I’m so thankful when people come back and lovingly state a counter view, for there is a very important counter view here.
I started with the premise in the previous article that there are times in all our lives when we’re floored by loss, and, that by receiving the support of incredibly gracious care, we often are inspired to (later, much later) become good carers in the manner for which we received that care. I should also have mentioned in that article that some people really do seem to be gifted to be support, and if we respond to that support by wanting to provide support later on, we too may be gifted to give that support. Not everyone has this gift of merciful shepherding.
There is a point to be made around those who constantly crave care. There are those who prove addicted to care. They’re characterised by the need for care.
This is draining on anyone who’s in the caring role, no matter our heart or gifting for caring. We all have finite resources.
The person needing support has either a heart of gratitude for the support they receive, or they don’t, and they can even show up for support with the intent of entitlement that we provide care. We can determine this is the case by how guilty we may be made to feel for instituting boundaries.
The old adage of, “Give a tough job to a busy person and they’ll get it done,” is hugely pertinent here. If we’re empathetic people, we’ll naturally and normally be in the role of support person, unless we’re in a season of needing support ourselves. 

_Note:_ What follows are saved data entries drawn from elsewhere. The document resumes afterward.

`config.mk`:
```
export PLATFORM = sky130hd
export DESIGN_NAME = button_conditioner
export DESIGN_NICKNAME = d
export VERILOG_FILES = /design/src/rtl/button_pkg.sv /design/src/rtl/sync_2ff.sv /design/src/rtl/button_conditioner.sv
export SDC_FILE = /design/constraint.sdc
export NUM_CORES = 1
export LEC_CHECK = 0
export BUFFER_PORTS_ARGS = -buffer_cell sky130_fd_sc_hd__clkbuf_2
export CAP_MARGIN = 20
export CELL_PAD_IN_SITES_DETAIL_PLACEMENT = 1
export CELL_PAD_IN_SITES_GLOBAL_PLACEMENT = 1
export CORE_UTILIZATION = 42
export DETAILED_ROUTE_END_ITERATION = 16
export PLACE_DENSITY = 0.82
export SETUP_SLACK_MARGIN = 0.2
export SLEW_MARGIN = 40
export SYNTH_ARGS = -nofsm -noshare
export SYNTH_HDL_FRONTEND = slang
export SYNTH_SLANG_ARGS = --single-unit
export TNS_END_PERCENT = 10
```
`constraint.sdc`:
```
create_clock -name clk -period 1.9 [get_ports clk]
set_input_delay 0.38 -clock clk [delete_from_list [all_inputs] [get_ports clk]]
set_output_delay 0.38 -clock clk [all_outputs]
set_load 0.02 [all_outputs]
```
`src/rtl/button_pkg.sv`:
```
// ---------------------------------------------------------------------------
// button_pkg
//   Shared definitions for the push-button conditioner.
//   - QUAL_CNT_W : width of the debounce qualification counter
//   - HOLD_CNT_W : width of the hold / auto-repeat counter
//   - btn_state_t: conditioner FSM state encoding (also exported on the
//                  debug state output of button_conditioner)
// ---------------------------------------------------------------------------
package button_pkg;

  localparam int QUAL_CNT_W = 24;
  localparam int HOLD_CNT_W = 32;

  typedef enum logic [1:0] {
    ST_IDLE         = 2'd0,
    ST_PRESS_QUAL   = 2'd1,
    ST_PRESSED      = 2'd2,
    ST_RELEASE_QUAL = 2'd3
  } btn_state_t;

endpackage

```
`src/rtl/sync_2ff.sv`:
```
// ---------------------------------------------------------------------------
// sync_2ff
//   Two-flop synchronizer bringing an asynchronous level into the clk domain.
//   Ports:
//     clk      in  system clock, rising edge
//     reset_n  in  asynchronous active-low reset, clears both flops
//     async_in in  asynchronous input level
//     sync_out out synchronized level (second flop), two-edge latency
// ---------------------------------------------------------------------------
module sync_2ff (
  input  logic clk,
  input  logic reset_n,
  input  logic async_in,
  output logic sync_out
);

  logic meta_q;
  logic sync_q;

  always_ff @(posedge clk or negedge reset_n) begin
    if (!reset_n) begin
      meta_q <= 1'b0;
      sync_q <= 1'b0;
    end else begin
      meta_q <= async_in;
      sync_q <= meta_q;
    end
  end

  assign sync_out = sync_q;

endmodule

```
`src/rtl/button_conditioner.sv`:
```
// ---------------------------------------------------------------------------
// button_conditioner
//   Debounces a raw push-button and produces a clean level plus one-cycle
//   press / release pulses, with optional auto-repeat press pulses while held.
//   Parameters:
//     DEBOUNCE_CYCLES  cycles s_in must stay stable to qualify (2..2^24-1)
//     REPEAT_EN        1 enables auto-repeat press pulses while held
//     HOLD_CYCLES      held time (in PRESSED) before the first repeat pulse
//     REPEAT_CYCLES    spacing between subsequent repeat pulses
//   Ports:
//     clk           in  single system clock, rising edge
//     reset_n       in  asynchronous assert, active-low reset
//     btn_in        in  raw, bouncing, asynchronous, active-high button
//     btn_level     out debounced button level (registered)
//     press_pulse   out one-cycle pulse per qualified press and per repeat
//     release_pulse out one-cycle pulse per qualified release
//     dbg_state     out current FSM state (btn_state_t encoding)
//   Clean-input latency from a btn_in edge to the matching pulse is
//   DEBOUNCE_CYCLES+3 edges: two synchronizer edges, one edge leaving
//   IDLE/PRESSED, then DEBOUNCE_CYCLES qualification edges.
// ---------------------------------------------------------------------------
module button_conditioner
  import button_pkg::*;
#(
  parameter int unsigned DEBOUNCE_CYCLES = 500000,
  parameter int unsigned REPEAT_EN       = 0,
  parameter int unsigned HOLD_CYCLES     = 25000000,
  parameter int unsigned REPEAT_CYCLES   = 5000000
) (
  input  logic       clk,
  input  logic       reset_n,
  input  logic       btn_in,
  output logic       btn_level,
  output logic       press_pulse,
  output logic       release_pulse,
  output logic [1:0] dbg_state
);

  localparam logic [QUAL_CNT_W-1:0] QUAL_LAST  = QUAL_CNT_W'(DEBOUNCE_CYCLES - 1);
  localparam logic [HOLD_CNT_W-1:0] HOLD_FIRST = HOLD_CNT_W'(HOLD_CYCLES);
  localparam logic [HOLD_CNT_W-1:0] HOLD_NEXT  = HOLD_CNT_W'(HOLD_CYCLES + REPEAT_CYCLES);

  logic s_in;

  btn_state_t            state_q,         state_d;
  logic [QUAL_CNT_W-1:0] qual_cnt_q,      qual_cnt_d;
  logic [HOLD_CNT_W-1:0] hold_cnt_q,      hold_cnt_d;
  logic                  btn_level_q,     btn_level_d;
  logic                  press_pulse_q,   press_pulse_d;
  logic                  release_pulse_q, release_pulse_d;

  logic [QUAL_CNT_W-1:0] qual_cnt_inc;
  logic [HOLD_CNT_W-1:0] hold_cnt_inc;

  sync_2ff u_sync (
    .clk      (clk),
    .reset_n  (reset_n),
    .async_in (btn_in),
    .sync_out (s_in)
  );

  always_ff @(posedge clk or negedge reset_n) begin
    if (!reset_n) begin
      state_q         <= ST_IDLE;
      qual_cnt_q      <= '0;
      hold_cnt_q      <= '0;
      btn_level_q     <= 1'b0;
      press_pulse_q   <= 1'b0;
      release_pulse_q <= 1'b0;
    end else begin
      state_q         <= state_d;
      qual_cnt_q      <= qual_cnt_d;
      hold_cnt_q      <= hold_cnt_d;
      btn_level_q     <= btn_level_d;
      press_pulse_q   <= press_pulse_d;
      release_pulse_q <= release_pulse_d;
    end
  end

  always_comb begin
    state_d         = state_q;
    qual_cnt_d      = qual_cnt_q;
    hold_cnt_d      = hold_cnt_q;
    btn_level_d     = btn_level_q;
    press_pulse_d   = 1'b0;
    release_pulse_d = 1'b0;

    // Qualification counter sticks at all-ones instead of wrapping.
    qual_cnt_inc = (qual_cnt_q == '1) ? qual_cnt_q : qual_cnt_q + QUAL_CNT_W'(1);
    hold_cnt_inc = hold_cnt_q + HOLD_CNT_W'(1);

    case (state_q)
      ST_IDLE: begin
        hold_cnt_d = '0;
        if (s_in) begin
          state_d    = ST_PRESS_QUAL;
          qual_cnt_d = '0;
        end
      end

      ST_PRESS_QUAL: begin
        if (!s_in) begin
          state_d = ST_IDLE;
        end else if (qual_cnt_q == QUAL_LAST) begin
          state_d       = ST_PRESSED;
          btn_level_d   = 1'b1;
          press_pulse_d = 1'b1;
        end else begin
          qual_cnt_d = qual_cnt_inc;
        end
      end

      ST_PRESSED: begin
        if (!s_in) begin
          state_d    = ST_RELEASE_QUAL;
          qual_cnt_d = '0;
        end else if (REPEAT_EN != 0) begin
          // Hold counter only advances on cycles spent held in PRESSED, so a
          // RELEASE_QUAL excursion freezes it. After the first repeat it is
          // reloaded to HOLD_FIRST so it cycles through one repeat period.
          // A pulse is suppressed if one was just issued, so pulses are
          // never back to back even with degenerate parameters.
          if (hold_cnt_inc == HOLD_NEXT) begin
            hold_cnt_d    = HOLD_FIRST;
            press_pulse_d = ~press_pulse_q;
          end else begin
            hold_cnt_d = hold_cnt_inc;
            if (hold_cnt_inc == HOLD_FIRST) begin
              press_pulse_d = ~press_pulse_q;
            end
          end
        end
      end

      ST_RELEASE_QUAL: begin
        if (s_in) begin
          state_d = ST_PRESSED;
        end else if (qual_cnt_q == QUAL_LAST) begin
          state_d         = ST_IDLE;
          btn_level_d     = 1'b0;
          release_pulse_d = 1'b1;
          hold_cnt_d      = '0;
        end else begin
          qual_cnt_d = qual_cnt_inc;
        end
      end

      default: begin
        state_d = ST_IDLE;
      end
    endcase
  end

  assign btn_level     = btn_level_q;
  assign press_pulse   = press_pulse_q;
  assign release_pulse = release_pulse_q;
  assign dbg_state     = state_q;

endmodule

```
==> out/results.ini, run 1 <==
[global_routing]
grt_start_max_net_pins=32
grt_antenna_before_repair=0
grt_usage_pct=30.9
overflow=0
grt_pass1_wl_um=10300
grt_pass1_vias=2115

[power_and_ir_drop]
leakage_nw=1.07
p_per_area_mw_per_mm2=571
ir_drop_mv=0.414
p_total_w=0.00142

[clock_network]
htreeDepth=2
cts_tree=yes
clock_path_buffers=2
path_clk_slew_ps=70
cts_sinks=31
root_buffer=clkbuf_8
cts_inserted_buffers=5
clk_latency_ps=290

[critical_path]
cp.arrival_ps=2300
crit_path_start_kind=flop
crit_end=qual_cnt_q[22]
crit_path_frequent_cell=buf_6
worst_r2r_endpoint=qual_cnt_q[22]
r2r_setup_slack_ps=-190
crit_type=flop to flop
max_stage_delay_ps=380
r2r_cells=9
critical_path.max_fanout=5
crit_slowest_cell=dfrtp_1
crit_path_end_kind=flop
critical_path.startpoint=qual_cnt_q[1]
critPathRequiredTime_ps=2110
r2r_start=qual_cnt_q[1]
path_cells=ha_2, and4_4, nand4_1, buf_4, buf_6, buf_6, nor4_1, nor2_1, o21ai_1

[floorplan]
die_y_um=68.2
core_sq_mm=0.00412
row_count=23
initial_core_util_pct=44.7
num_io_pins=8
fp.dieW_um=68.2
dieArea_sq_mm=0.00465

[timing]
tightestPinTransition_ps=732
report.final.slew_viol_count=0
rsz0062_at_grt=yes
final.min_clock_period_ps=2090
setup_viol=13
finalCritPeriodShare_pct=110
hold_viol=0
fin_skew_ps=6.56
relSlewSlack_pct=51.2
setup_slack_ps=-189
max_freq_mhz=479

[placement]
dp_hpwl_um=4060
io_buffers=7
placed_area_sq_mm=0.00216
placed_cells=284
place.gp.congestion=0.831

[final_layout]
diodes=0
drive_gt1_share_pct=36.6
instances_no_fill=304
layout_commonest_cell=buf_4
most-common-layout-cells=buf_4, nand2_1, dfrtp_1
design_area_sq_mm=0.00249
nFillCells=468
utilization_pct=60.5
nNetsFinal=258
ff_latch_area_sq_um=779
multi_input_area_sq_mm=0.00112
area_growth_pct=35.4

[synthesis]
syn_inst=207
seq_area_frac_synth_pct=42.1
synth-seq-cells=31
synth.distinct_cells=44
synth_top_area_cell=dfrtp_1
synth_top_area_share_pct=42.1
synth_area_leaders=dfrtp_1, nand2_1, o311ai_0
avgSynthCellArea_sq_um=8.89
synth_area_sq_mm=0.00184
synth_fp_nets=211
ys_warn_count=0

[outcome]
violations=setup timing
status=finished with violations

[drt]
wire_per_inst_um=23.7
dr.pass1.iters=4
dr.max_layer_used=met4
wirelength_um=7200
vias=1991
wl_met1_um=3010
wl_met3_um=255
vias_per_cell=6.55
wl_met2_um=3670
ant_nets=0
drtIter0Drc=151
drc=0

[min_path]
hold_class=primary input to async pin

[flow_run]
max_cap_violations=0

-- repair_timing --
action | in CTS | in global routing
endpoints found under the setup margin | 28 | 29
buffers inserted | 3 | 9
pin swaps | 9 | 20
gates resized for setup | 18 | 22
cloned | 0 | 1
hold buffers | 0 | 0
-- metrics by stage --
step | hold WS, ps | setup slack, ps | setup TNS [ps]
floorplan | 84.4 | 45.3 | 0
global placement | 333 | 56.6 | 0
detailed placement | 339 | -148 | -1240
CTS | 192 | -0.705 | -0.705
global route | 192 | -251 | -3420
finish | 142 | -189 | -1140
-- cells by family (layout without fill, tap and decap cells) --
family	after synthesis	in the layout	synth area share [%]
simple gates	107	107	30.5
compound gates	45	45	19.2
flops	31	31	42.1
buf+inv	17	64	4.35
mux	5	5	2.72
fa+ha+maj	1	1	0.680
xor+xnor	1	1	0.476
-- synthesized netlist by cell type --
cell type,count
nand2_1,32
dfrtp_1,31
nand3_1,13
nor2_1,12
nor3_1,12
clkbuf_1,9
nand4_1,9
o311ai_0,9
o211ai_1,8
o21ai_0,8
or3_1,6
and3_1,5
mux2i_1,5
a21oi_1,3
a221o_1,3
buf_2,3
nor4_1,3
nor4b_1,3
and4_1,2
and4_2,2
inv_1,2
nand2b_1,2
o22a_1,2
o311ai_1,2
or4_1,2
a21o_1,1
a31oi_1,1
a41oi_1,1
buf_4,1
buf_6,1
clkbuf_2,1
ha_1,1
nand3_2,1
nor2b_1,1
nor3b_1,1
o211a_1,1
o22ai_2,1
o311a_1,1
o311a_2,1
o31a_1,1
o31a_2,1
o41ai_1,1
or3_4,1
xnor2_1,1
-- where the power goes --
part,total (W),leakage [nW],internal [W],switching (W)
registers,0.000704,0.418,0.000680,0.0000236
clock network,0.000547,0.0470,0.000284,0.000263
logic,0.000172,0.609,0.0000702,0.000102
-- routing by layer --
metal	global-route usage [%]	vias to the layer above
li1	-	888
met1	34.5	1017
met2	52.8	62
met3	6.83	24
met4	19.5	0
met5	0	-
-- layout make-up --
type	count	share of cell area [%]
timing repair buffer	55	17.5
clock inverter	1	0.201
clock buffer	6	3.31
tap	50	2.51
multi-input combinational	159	44.9
inverter	2	0.301
sequential	31	31.3
-- how the worst min path moves through the flow --
stage,cells after the start,slack [ps],from,end
3_3_place_gp,0,330,u_sync.meta_q,u_sync.sync_out
2_1_floorplan,0,80,reset_n,async pin
6_report,1,140,reset_n,press_pulse
4_1_cts,1,190,reset_n,release_pulse
3_5_place_dp,0,340,u_sync.meta_q,u_sync.sync_out
5_1_grt,1,190,reset_n,press_pulse
-- flip-flops by register name, indices dropped and copies added, names as in the netlist, named ones only --
| signal | count |
|---|---|
| press_pulse | 1 |
| btn_level | 1 |
| qual_cnt_q | 24 |
| release_pulse | 1 |
| u_sync.meta_q | 1 |
| u_sync.sync_out | 1 |
| dbg_state | 1 |
-- worst max-delay path, delay by kind of cell, from the launching register on --
family                   cells  cell delay (ps)
flip-flops                   1              380
AND/OR/NAND/NOR              4              850
AO/OA/AOI/OAI                1              160
buffers and inverters        3              400
adder cells (fa/ha/maj)      1              200
Note: power is estimated with default switching activity, not from simulation.
==> inputs of run 2 (changes only) <==
PLACE_DENSITY = 0.81   (was 0.82)
==> run 2 against run 1 <==
  * The flow still finishes with violations (setup timing)
  * Design area decreased by 2.0%
  * Cell count is 1.3% lower
  * Critical path type unchanged
  * Highest routed layer unchanged
  * Worst setup slack improved by 72 ps
  * Sequential cell count unchanged
  * Maximum frequency is 3.6% higher
  * First-iteration DRC count fell by 7.9%
  * Global-route usage grew 2.2 points
  * Sequential share of layout area is 0.57 points higher
  * Clock skew grew 7.2 ps
  * Wire length fell by 3.0%
  * Die area unchanged
  * Sequential power is essentially flat
==> out/results.ini, run 2 (same netlist as run 1, synthesis figures left out) <==
[outcome]
status=finished with violations
violations=setup timing

[critical_path]
r2r_start=qual_cnt_q[19]
worst_r2r_endpoint=qual_cnt_q[13]
crit_slowest_cell=dfrtp_1
crit_path_start_kind=flop
path_cells=nor4b_2, nand4_1, o22ai_2, buf_4, nor3_2, a221o_1
crit_path_end_kind=flop
crit_family=simple AND/OR/NAND/NOR gates
critPathRequiredTime_ps=2080  ; -30 ps
r2r_cells=6  ; -3
r2r_setup_slack_ps=-120  ; +70 ps
critical_path.max_fanout=8  ; +3
cp.buffers_inverters=1  ; -2
crit_type=flop to flop
max_stage_delay_ps=440  ; +60 ps
cp.arrival_ps=2200  ; -100 ps

[clock_network]
clk_latency_ps=300  ; about the same
clock_path_buffers=2  ; unchanged
path_clk_slew_ps=80  ; about the same
htreeDepth=2  ; unchanged
cts_inserted_buffers=5  ; unchanged
cts_tree=yes
ctsHoldBuffers=0  ; unchanged
root_buffer=clkbuf_8
cts_sinks=31  ; unchanged

[global_routing]
grt_usage_pct=33.2  ; +2.2 points
grt_pass1_vias=2175  ; +2.8%
grt_util_met1_pct=36.7  ; +2.2 points
grt_start_max_net_pins=32  ; unchanged
overflow=0  ; unchanged
met2_usage_pct=57.8  ; +5.0 points
grt_antenna_before_repair=0  ; unchanged
grt-busiest-layer=met2
grt_pass1_wl_um=11000  ; +7.0%
met3_usage_pct=9.00  ; +2.2 points

[drt]
drtIter0Drc=139  ; -7.9%
dr.pass1.iters=4  ; unchanged
wire_per_inst_um=23.3  ; -1.7%
drc=0  ; unchanged
ant_nets=0  ; unchanged
wirelength_um=6990  ; -3.0%
vias_per_cell=6.64  ; +1.4%
vias=1992  ; +0.050%

[timing]
max_freq_mhz=496  ; +3.6%
report.final.slew_viol_count=0  ; unchanged
tightestPinTransition_ps=707  ; -24.5 ps
relSlewSlack_pct=52.9  ; +1.6 points
final.min_clock_period_ps=2020  ; -72.3 ps
finalCritPeriodShare_pct=106  ; -3.8 points
fin_skew_ps=13.7  ; +7.16 ps
finalHoldWorstSlack_ps=128  ; -14.8 ps
setup_slack_ps=-117  ; +72.3 ps
rsz0062_at_grt=yes
setup_viol=14  ; +1
hold_viol=0  ; unchanged

[final_layout]
most-common-layout-cells=buf_4, nand2_1, dfrtp_1
nFillCells=479  ; +2.4%
drive_gt1_share_pct=34.8  ; -1.8 points
multi_input_area_sq_mm=0.00111  ; -1.0%
ff_latch_area_sq_um=778  ; -0.16%
layout_commonest_cell=buf_4
diodes=0  ; unchanged
largest-register=qual_cnt_q
design_area_sq_mm=0.00244  ; -2.0%
instances_no_fill=300  ; -1.3%
nNetsFinal=253  ; -1.9%
area_growth_pct=32.7
utilization_pct=59.3  ; -1.2 points
largest_register_ff_count=24  ; unchanged

[floorplan]
fp.dieW_um=68.2  ; unchanged
core_sq_mm=0.00412  ; unchanged
row_count=23  ; unchanged
die_y_um=68.2  ; unchanged
num_io_pins=8  ; unchanged
initial_core_util_pct=44.7  ; unchanged
dieArea_sq_mm=0.00465  ; unchanged

[power_and_ir_drop]
p_int_w=0.00117  ; +13%
p_per_area_mw_per_mm2=640  ; +12%
ir_drop_mv=0.548  ; +32%
clockPowerShare_pct=44.6  ; +6.1 points
switchingPower_w=0.000396  ; +2.1%
leakage_nw=1.07  ; -0.45%
swShare_pct=25.4  ; -1.9 points
combPwrFrac_pct=10.4  ; -1.7 points
p_total_w=0.00156  ; +9.9%
p_seq_share_pct=45.0  ; -4.5 points

[placement]
dp_hpwl_um=4090  ; +0.84%
io_buffers=7  ; unchanged
placed_cells=287  ; +1.1%
placed_area_sq_mm=0.00218  ; +1.0%
place.gp.congestion=0.824  ; -0.88%

[min_path]
hold_class=primary input to async pin

[flow_run]
max_cap_violations=0  ; unchanged

-- run 2: area by class of cell --
class                           count  share of cell area, %
Clock inverter                      2                   1.43
Clock buffer                        6                   3.38
Multi-Input combinational cell    159                   45.3
Inverter                            2                  0.307
Timing Repair Buffer               50                   15.2
Tap cell                           50                   2.56
Sequential cell                    31                   31.9
-- run 2: per-layer routing --
metal  routed length (um)  part of all wire (%)  vias to the layer above
met3                  286                   4.1                       25
met2                 3560                    51                       62
met5                    0                     0                        -
met1                 2890                    41                     1027
li1                     -                     -                      878
met4                  253                   3.6                        0
-- run 2: timing repair --
item	4_1_cts	5_1_grt
buffers inserted	5	0
resized for setup	12	17
pin swaps	5	5
endpoints found under the setup margin	29	29
-- run 2: worst max path at each step --
stage | from | end | slack [ps] | cells after the start
2_1_floorplan | qual_cnt_q[0] | qual_cnt_q[13] | 50 | 7
3_5_place_dp | qual_cnt_q[9] | qual_cnt_q[10] | -80 | 6
6_report | qual_cnt_q[19] | qual_cnt_q[13] | -120 | 6
5_1_grt | qual_cnt_q[1] | qual_cnt_q[21] | -130 | 7
3_3_place_gp | qual_cnt_q[4] | qual_cnt_q[15] | 40 | 5
4_1_cts | qual_cnt_q[1] | qual_cnt_q[21] | 2 | 7
-- run 2: power groups by stage --
stage | Combinational (W) | Clock [W] | Sequential, W
after global placement | 0.000141 | 0 | 0.000710
final | 0.000162 | 0.000698 | 0.000703
after CTS | 0.000159 | 0.000696 | 0.000701
after floorplan | 0.0000630 | 0 | 0.000720
after detailed placement | 0.000155 | 0 | 0.000712
after global routing | 0.000178 | 0.000725 | 0.000704
-- run 2: metrics by stage --
step	TNS, ps	worst slack (ps)
finish	-546	-117
global route	-1240	-127
CTS	0	1.58
detailed placement	-508	-81.2
global placement	0	42.8
floorplan	0	45.3
==> inputs of run 3 (changes only) <==
PLACE_DENSITY = 0.78   (was 0.81)
==> run 3 against run 2 <==
  * The run still ends with setup timing left
  * Maximum frequency is 5.5% higher
  * Non-clock buffer count is 2 lower
  * Sequential share of layout area is 1.2 points higher
  * First-iteration DRC count is 42% lower
  * Clock power is 26% lower
  * Critical path depth is 1 higher
  * Combinational power hardly changed
  * Worst hold slack better by 22 ps
  * Sequential cell count stayed put
  * Design area is 3.1% lower
  * Wire length is 14% lower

The point is, those who are not empathetic discern the empath with precise accuracy.
This is a trigger for any of us given the support role to determine when someone is behaving narcissistically, i.e. they feel ENTITLED to our time, resources, effort, money, etc. Not only that, they will EXPLOIT anything we give them, and they will never usually feel any EMPATHY for where we’re at. And even if they do apologise for any infraction they make, it can so often be that their heart isn’t really oriented toward remorse. We need to be cautious with those who give apologies and quickly want to move on.
Anyone is entitled to a portion of support, but that support can’t be demanded from us. If we ourselves can’t provide the support, it’s up to the person needing support to get it elsewhere. It’s not our responsibility; it’s theirs. And it is never a wise idea to be a sole supporter of a person. That sets up co-dependency that narcissists love to exploit.
A person with the right heart who requires support in their loss will take responsibility to establish a broad base of support and they’ll take responsibility for their journey to recovery. Recovery is one of the toughest times in our lives, but we can’t shirk the tasks, which is about owning each step, however tough that is.
Providing and receiving support is always a tenuous journey loaded with potential for conflict. We do need to care for ourselves first, or we’re no good to anyone.